Prime example of blue eyed soul here in the states is The Magnificent Men.

Tempests, Billy Harner, Len Barry, Matt Lucas, Intentions and loads of others. The Beach scene especially is littered with singers/groups who knew exactly what style of music they were singing.  

Dave 

  • Up vote 1
Posted

If you click on the link below it has Numerous comments ref blue eyed soul - however one thing I certainly didn’t know was R&B replaced the term used at the time “race music”
 

Mike ErricoJuly 11, 2016 

Interpretations of “blue,” as in “sad,” date as far back as 1385, and Chaucer’s poem, The Complaint of Mars. In the late 1940s, Jerry Wexler, a white Billboard writer who later became a partner at Atlantic records, coined the term “Rhythm and Blues,” or “R&B,” to replace the then-used term “race music.” In effect, R&B became a blanket genre for black artists, and the convention has largely remained today.

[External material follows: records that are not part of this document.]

[config.mk]
export PLATFORM = sky130hd
export DESIGN_NAME = oag_core
export DESIGN_NICKNAME = d
export VERILOG_FILES = /design/src/oag_pkg.sv /design/src/oag_core.sv /design/src/oag_mode_decode.sv
export SDC_FILE = /design/constraint.sdc
export NUM_CORES = 1
export LEC_CHECK = 0
export ABC_AREA = 1
export BUFFER_PORTS_ARGS = -buffer_cell sky130_fd_sc_hd__buf_2
export CAP_MARGIN = 30
export CELL_PAD_IN_SITES_DETAIL_PLACEMENT = 1
export CELL_PAD_IN_SITES_GLOBAL_PLACEMENT = 1
export CORE_UTILIZATION = 40
export DETAILED_ROUTE_END_ITERATION = 12
export GPL_ROUTABILITY_DRIVEN = 0
export GPL_TIMING_DRIVEN = 0
export PLACE_DENSITY_LB_ADDON = 0.1
export SLEW_MARGIN = 10
export SYNTH_ARGS = -nofsm -noshare
export SYNTH_HDL_FRONTEND = slang
export SYNTH_SLANG_ARGS = --single-unit
[constraint.sdc]
create_clock -name core_clk -period 3.9 [get_ports core_clk]
set_input_delay 0.585 -clock core_clk [delete_from_list [all_inputs] [get_ports core_clk]]
set_output_delay 0.585 -clock core_clk [all_outputs]
set_load 0.02 [all_outputs]
[config.mk]
export PLATFORM = sky130hd
export DESIGN_NAME = tmw_timer
export DESIGN_NICKNAME = d
export VERILOG_FILES = /design/src/tmw_pkg.sv /design/src/tmw_timer.sv
export SDC_FILE = /design/constraint.sdc
export NUM_CORES = 1
export LEC_CHECK = 0
export BUFFER_PORTS_ARGS = -buffer_cell sky130_fd_sc_hd__buf_2
export CAP_MARGIN = 0
export CORE_UTILIZATION = 40
export CTS_BUF_LIST = sky130_fd_sc_hd__clkbuf_8
export DETAILED_ROUTE_END_ITERATION = 12
export HOLD_SLACK_MARGIN = 0.08
export PLACE_DENSITY = 0.63
export SKIP_LAST_GASP = 1
export SLEW_MARGIN = 10
export SYNTH_ARGS = -nofsm -noshare
export SYNTH_HDL_FRONTEND = slang
export SYNTH_SLANG_ARGS = --single-unit
[constraint.sdc]
create_clock -name ref_clk -period 4 [get_ports ref_clk]
set_input_delay 0.4 -clock ref_clk [delete_from_list [all_inputs] [get_ports ref_clk]]
set_output_delay 0.4 -clock ref_clk [all_outputs]
set_load 0.02 [all_outputs]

https://www.digitalmusicnews.com/2016/07/08/blue-eyed-soul-hate-phrase/

Posted

There are some great blue eyed soul artists who made real soul recordings , original and copy,s, Wayne Cochrane, PJ Proby ect spring to mind no race or colour has a monopoly on Soul it’s inside all human beings some more than others, if it’s good music it’s good music regardless of what nation you belong too It,s  the great equaliser what brings good souls together

KR

Mick Lyons

 

  • Up vote 3

Posted

Of the 20-ish biographies I covered in “Its Better To Cry”, I think 17 were white groups, with a couple of them carrying a black lead vocal. All of genuine northern interest and most ‘from’ the late or post Wigan period. 

 

soul CDC5DF04 7B39 4A21 9015 6624CC1AC23E

  • Up vote 1
Posted
8 hours ago, Sunnysoul said:

Except that Bill Millar makes the oft-repeated and wholly incorrect assumption that Ben Aiken (of Loma and Phily Groove fame) was white  ...

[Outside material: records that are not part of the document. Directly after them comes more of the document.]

`src/rtl/timer16_map.svh`:
```
// register map, field positions and constants of the sixteen-bit timer/counter
// Contract
// - count is two readable writable byte halves
// - count runs 0000h to FFFFh then wraps
// - wrap sets latched overflow flag bit 0
// - interrupt forwarded only while enable bit 0 set
// - control bit 1 selects timer or counter
// - timer mode counts instruction cycles after prescale
// - counter mode counts rising edges only
// - run enable bit 0 gates counting
// - capture/compare event trigger resets the count
// - oscillator enable forces pins input, read zero
// - prescale select divides by 1, 2, 4, 8
// - timer clock is oscillator over four, sync ignored
// - counter source is oscillator pin or clock pin
// - sync before prescaler; sleep freezes synchronised count only
`ifndef TIMER16_MAP_SVH
`define TIMER16_MAP_SVH
// ----------------------------------------
// byte addresses
// ----------------------------------------
`define ADDR_COUNT_LOW 4'h0
`define ADDR_COUNT_HIGH 4'h1
`define ADDR_CONTROL 4'h2
`define ADDR_FLAG 4'h3
`define ADDR_ENABLE 4'h4
`define ADDR_PORT_DIR 4'h5
`define ADDR_PORT_IN 4'h6
// ----------------------------------------
// fields
// ----------------------------------------
`define CTL_RUN 0
`define CTL_CS 1
`define CTL_SYNC_DIS 2
`define CTL_OSC_EN 3
`define CTL_PS_LO 4
`define CTL_PS_HI 5
`define CTL_MASK 8'h3F
`define FLAG_OVF 0
`define RESET_BYTE 8'h00
`define RESET_DIR 2'h3
`define INSN_DIV 2'h3
`endif

```
`src/rtl/timer16_pkg.sv`:
```
// types shared by the timer/counter files
package timer16_pkg;
    typedef struct packed {
        logic [1:0] prescale_select;
        logic oscillator_enable;
        logic sync_disable;
        logic clock_source_select;
        logic run_enable;
    } control_t;
    typedef enum logic [1:0] {
        BUS_IDLE,
        BUS_ACK,
        BUS_GAP
    } bus_state_t;
endpackage

```
`src/rtl/timer16_prescaler.sv`:
```
// input prescaler for the timer/counter, divides increment pulses by 1, 2, 4 or 8
`timescale 1ns/10ps
`default_nettype none
module timer16_prescaler (
    // clock and reset
    input wire logic clk_i,
    input wire logic rst_i,
    // control
    input wire logic clear_i,
    input wire logic [1:0] select_i,
    // pulses
    input wire logic tick_i,
    output logic tick_o
);
    logic [2:0] count;
    logic [2:0] limit;
    // 00 1:1, 01 1:2, 10 1:4, 11 1:8
    assign limit = (3'h1 << select_i) - 3'h1;
    always_ff @(posedge clk_i) begin
        if (rst_i || clear_i) begin
            count <= 3'h0;
            tick_o <= 1'b0;
        end else begin
            tick_o <= 1'b0;
            if (tick_i) begin
                if (count >= limit) begin
                    count <= 3'h0;
                    tick_o <= 1'b1;
                end else begin
                    count <= count + 3'h1;
                end
            end
        end
    end
endmodule
`default_nettype wire

```
`src/rtl/timer16.sv`:
```
// sixteen-bit timer/counter with wishbone register access
`timescale 1ns/10ps
`default_nettype none
`include "timer16_map.svh"
module timer16
    import timer16_pkg::*;
(
    // clock and reset
    input wire logic clk_i,
    input wire logic rst_i,
    // wishbone slave
    input wire logic cyc_i,
    input wire logic stb_i,
    input wire logic we_i,
    input wire logic [3:0] adr_i,
    input wire logic [7:0] dat_i,
    input wire logic sel_i,
    output logic [7:0] dat_o,
    output logic ack_o,
    // counting inputs
    input wire logic special_event_i,
    input wire logic sleep_i,
    input wire logic oscillator_input_pin_i,
    input wire logic external_clock_pin_i,
    // port pins shared with the oscillator
    output logic [1:0] port_oe_o,
    // interrupt
    output logic irq_o
);
    // ----------------------------------------
    // registers and synchronisers
    // ----------------------------------------
    control_t ctl;
    bus_state_t bus_state;
    logic [7:0] count_low_byte;
    logic [7:0] count_high_byte;
    logic overflow_flag;
    logic overflow_irq_enable;
    logic [1:0] port_direction_bits;
    logic [1:0] osc_meta;
    logic [1:0] osc_sync;
    logic [1:0] ext_meta;
    logic [1:0] ext_sync;
    logic src_last;
    logic [1:0] insn_div;
    logic insn_tick;
    logic src_level;
    logic edge_tick;
    logic raw_tick;
    logic ps_tick;
    logic inc;
    logic wrap;
    logic wr;
    logic rd_go;
    logic [7:0] next_dat;

    always_ff @(posedge clk_i) begin
        if (rst_i) begin
            osc_meta <= 2'h0;
            osc_sync <= 2'h0;
            ext_meta <= 2'h0;
            ext_sync <= 2'h0;
        end else begin
            osc_meta <= {osc_meta[0], oscillator_input_pin_i};
            ext_meta <= {ext_meta[0], external_clock_pin_i};
            osc_sync <= {osc_sync[0], osc_meta[1]};
            ext_sync <= {ext_sync[0], ext_meta[1]};
        end
    end

    // ----------------------------------------
    // clock source selection
    // ----------------------------------------
    // instruction cycle is four oscillator periods
    always_ff @(posedge clk_i) begin
        if (rst_i) begin
            insn_div <= 2'h0;
            insn_tick <= 1'b0;
        end else begin
            insn_div <= insn_div + 2'h1;
            insn_tick <= (insn_div == `INSN_DIV);
        end
    end

    // oscillator pin when the oscillator runs, clock pin otherwise
    assign src_level = ctl.oscillator_enable ? osc_sync[1] : ext_sync[1];

    always_ff @(posedge clk_i) begin
        if (rst_i) begin
            src_last <= 1'b0;
        end else begin
            src_last <= src_level;
        end
    end

    assign edge_tick = src_level && !src_last;
    // mode select, sync control unused in timer mode
    assign raw_tick = ctl.clock_source_select ? edge_tick : insn_tick;

    // prescaler keeps running in sleep, so it only sees the run enable
    timer16_prescaler timer16_prescaler_inst (
        .clk_i(clk_i),
        .rst_i(rst_i),
        .clear_i(wr && (adr_i == `ADDR_COUNT_LOW || adr_i == `ADDR_COUNT_HIGH)),
        .select_i(ctl.prescale_select),
        .tick_i(raw_tick && ctl.run_enable),
        .tick_o(ps_tick)
    );

    // synchronised counting freezes in sleep; async external counting goes on
    assign inc = ps_tick && ctl.run_enable &&
        !(sleep_i && !(ctl.clock_source_select && ctl.sync_disable));
    assign wrap = inc && ({count_high_byte, count_low_byte} == 16'hFFFF);

    // ----------------------------------------
    // wishbone slave
    // ----------------------------------------
    // writes land at the edge where the master sees ack, so an abandoned cycle changes nothing
    assign wr = (bus_state == BUS_ACK) && cyc_i && stb_i && we_i && sel_i;
    assign rd_go = (bus_state == BUS_IDLE) && cyc_i && stb_i;

    always_ff @(posedge clk_i) begin
        if (rst_i) begin
            bus_state <= BUS_IDLE;
            ack_o <= 1'b0;
        end else begin
            case (bus_state)
                BUS_IDLE: begin
                    if (rd_go) begin
                        bus_state <= BUS_ACK;
                        ack_o <= 1'b1;
                    end
                end
                BUS_ACK: begin
                    ack_o <= 1'b0;
                    bus_state <= BUS_GAP;
                end
                BUS_GAP: begin
                    if (!(cyc_i && stb_i)) begin
                        bus_state <= BUS_IDLE;
                    end
                end
                default: begin
                    bus_state <= BUS_IDLE;
                    ack_o <= 1'b0;
                end
            endcase
        end
    end

    always_comb begin
        next_dat = `RESET_BYTE;
        case (adr_i)
            `ADDR_COUNT_LOW: next_dat = count_low_byte;
            `ADDR_COUNT_HIGH: next_dat = count_high_byte;
            `ADDR_CONTROL: next_dat = {2'h0, ctl} & `CTL_MASK;
            `ADDR_FLAG: next_dat = {7'h0, overflow_flag};
            `ADDR_ENABLE: next_dat = {7'h0, overflow_irq_enable};
            `ADDR_PORT_DIR: next_dat = {6'h0, port_direction_bits};
            // pins read as zero while the oscillator owns them
            `ADDR_PORT_IN: next_dat = ctl.oscillator_enable ? 8'h00 : {6'h0, osc_sync[1], ext_sync[1]};
            default: next_dat = `RESET_BYTE;
        endcase
    end

    always_ff @(posedge clk_i) begin
        if (rst_i) begin
            dat_o <= `RESET_BYTE;
        end else if (rd_go) begin
            dat_o <= next_dat;
        end
    end

    // ----------------------------------------
    // control registers
    // ----------------------------------------
    always_ff @(posedge clk_i) begin
        if (rst_i) begin
            ctl <= control_t'(6'h00);
            overflow_irq_enable <= 1'b0;
            port_direction_bits <= `RESET_DIR;
        end else if (wr) begin
            if (adr_i == `ADDR_CONTROL) begin
                ctl <= control_t'(dat_i[5:0]);
            end
            if (adr_i == `ADDR_ENABLE) begin
                overflow_irq_enable <= dat_i[`FLAG_OVF];
            end
            if (adr_i == `ADDR_PORT_DIR) begin
                port_direction_bits <= dat_i[1:0];
            end
        end
    end

    // ----------------------------------------
    // count and overflow
    // ----------------------------------------
    // a byte write wins over an increment so software sees exactly what it wrote
    always_ff @(posedge clk_i) begin
        if (rst_i || special_event_i) begin
            count_low_byte <= `RESET_BYTE;
            count_high_byte <= `RESET_BYTE;
        end else if (wr && adr_i == `ADDR_COUNT_LOW) begin
            count_low_byte <= dat_i;
        end else if (wr && adr_i == `ADDR_COUNT_HIGH) begin
            count_high_byte <= dat_i;
        end else if (inc) begin
            {count_high_byte, count_low_byte} <= {count_high_byte, count_low_byte} + 16'h0001;
        end
    end

    // set wins over a write-one clear
    always_ff @(posedge clk_i) begin
        if (rst_i) begin
            overflow_flag <= 1'b0;
        end else if (wrap) begin
            overflow_flag <= 1'b1;
        end else if (wr && adr_i == `ADDR_FLAG && dat_i[`FLAG_OVF]) begin
            overflow_flag <= 1'b0;
        end
    end

    always_ff @(posedge clk_i) begin
        if (rst_i) begin
            irq_o <= 1'b0;
            port_oe_o <= 2'h0;
        end else begin
            irq_o <= (overflow_flag || wrap) && overflow_irq_enable;
            // direction bit 1 means input, as on the port
            port_oe_o <= ctl.oscillator_enable ? 2'h0 : ~port_direction_bits;
        end
    end

    // ----------------------------------------
    // assertions
    // ----------------------------------------
    a_wrap_sets_flag: assert property (@(posedge clk_i) disable iff (rst_i)
        wrap |=> overflow_flag)
        else $error("overflow flag not set after wrap");
    a_wrap_to_zero: assert property (@(posedge clk_i) disable iff (rst_i)
        (wrap && !wr && !special_event_i) |=> ({count_high_byte, count_low_byte} == 16'h0000))
        else $error("count did not wrap to zero");
    a_hold_when_off: assert property (@(posedge clk_i) disable iff (rst_i)
        (!ctl.run_enable && !wr && !special_event_i) |=> $stable({count_high_byte, count_low_byte}))
        else $error("count moved while stopped");
    a_irq_gated: assert property (@(posedge clk_i) disable iff (rst_i)
        irq_o |-> $past(overflow_irq_enable))
        else $error("interrupt without enable");
    a_flag_sticky: assert property (@(posedge clk_i) disable iff (rst_i)
        (overflow_flag && !(wr && adr_i == `ADDR_FLAG)) |=> overflow_flag)
        else $error("overflow flag lost");
    a_event_clears: assert property (@(posedge clk_i) disable iff (rst_i)
        special_event_i |=> ({count_high_byte, count_low_byte} == 16'h0000))
        else $error("special event did not reset count");
    a_osc_pins_in: assert property (@(posedge clk_i) disable iff (rst_i)
        ctl.oscillator_enable |=> (port_oe_o == 2'h0))
        else $error("oscillator pins driven");
    a_rise_only: assert property (@(posedge clk_i) disable iff (rst_i)
        (ctl.clock_source_select && raw_tick) |-> (src_level && !src_last))
        else $error("counted a non-rising edge");
    a_timer_rate: assert property (@(posedge clk_i) disable iff (rst_i)
        (!ctl.clock_source_select && raw_tick) |=> !raw_tick [*3])
        else $error("timer tick faster than one per four clocks");
endmodule
`default_nettype wire

```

They keep mixing him up with Ben Atkins who was a white soul singer....

 

Posted

This thread gives me a chance to mention a great out and out Northern Soul dancer that I've just found, it's in the Tempests 'Someday' mode and it's by the Swingin' Medallions on their first LP. Track is 'M.T.Y.L.T.T' (More Today Than Yesterday) on Smash...check it out, it would go down a storm!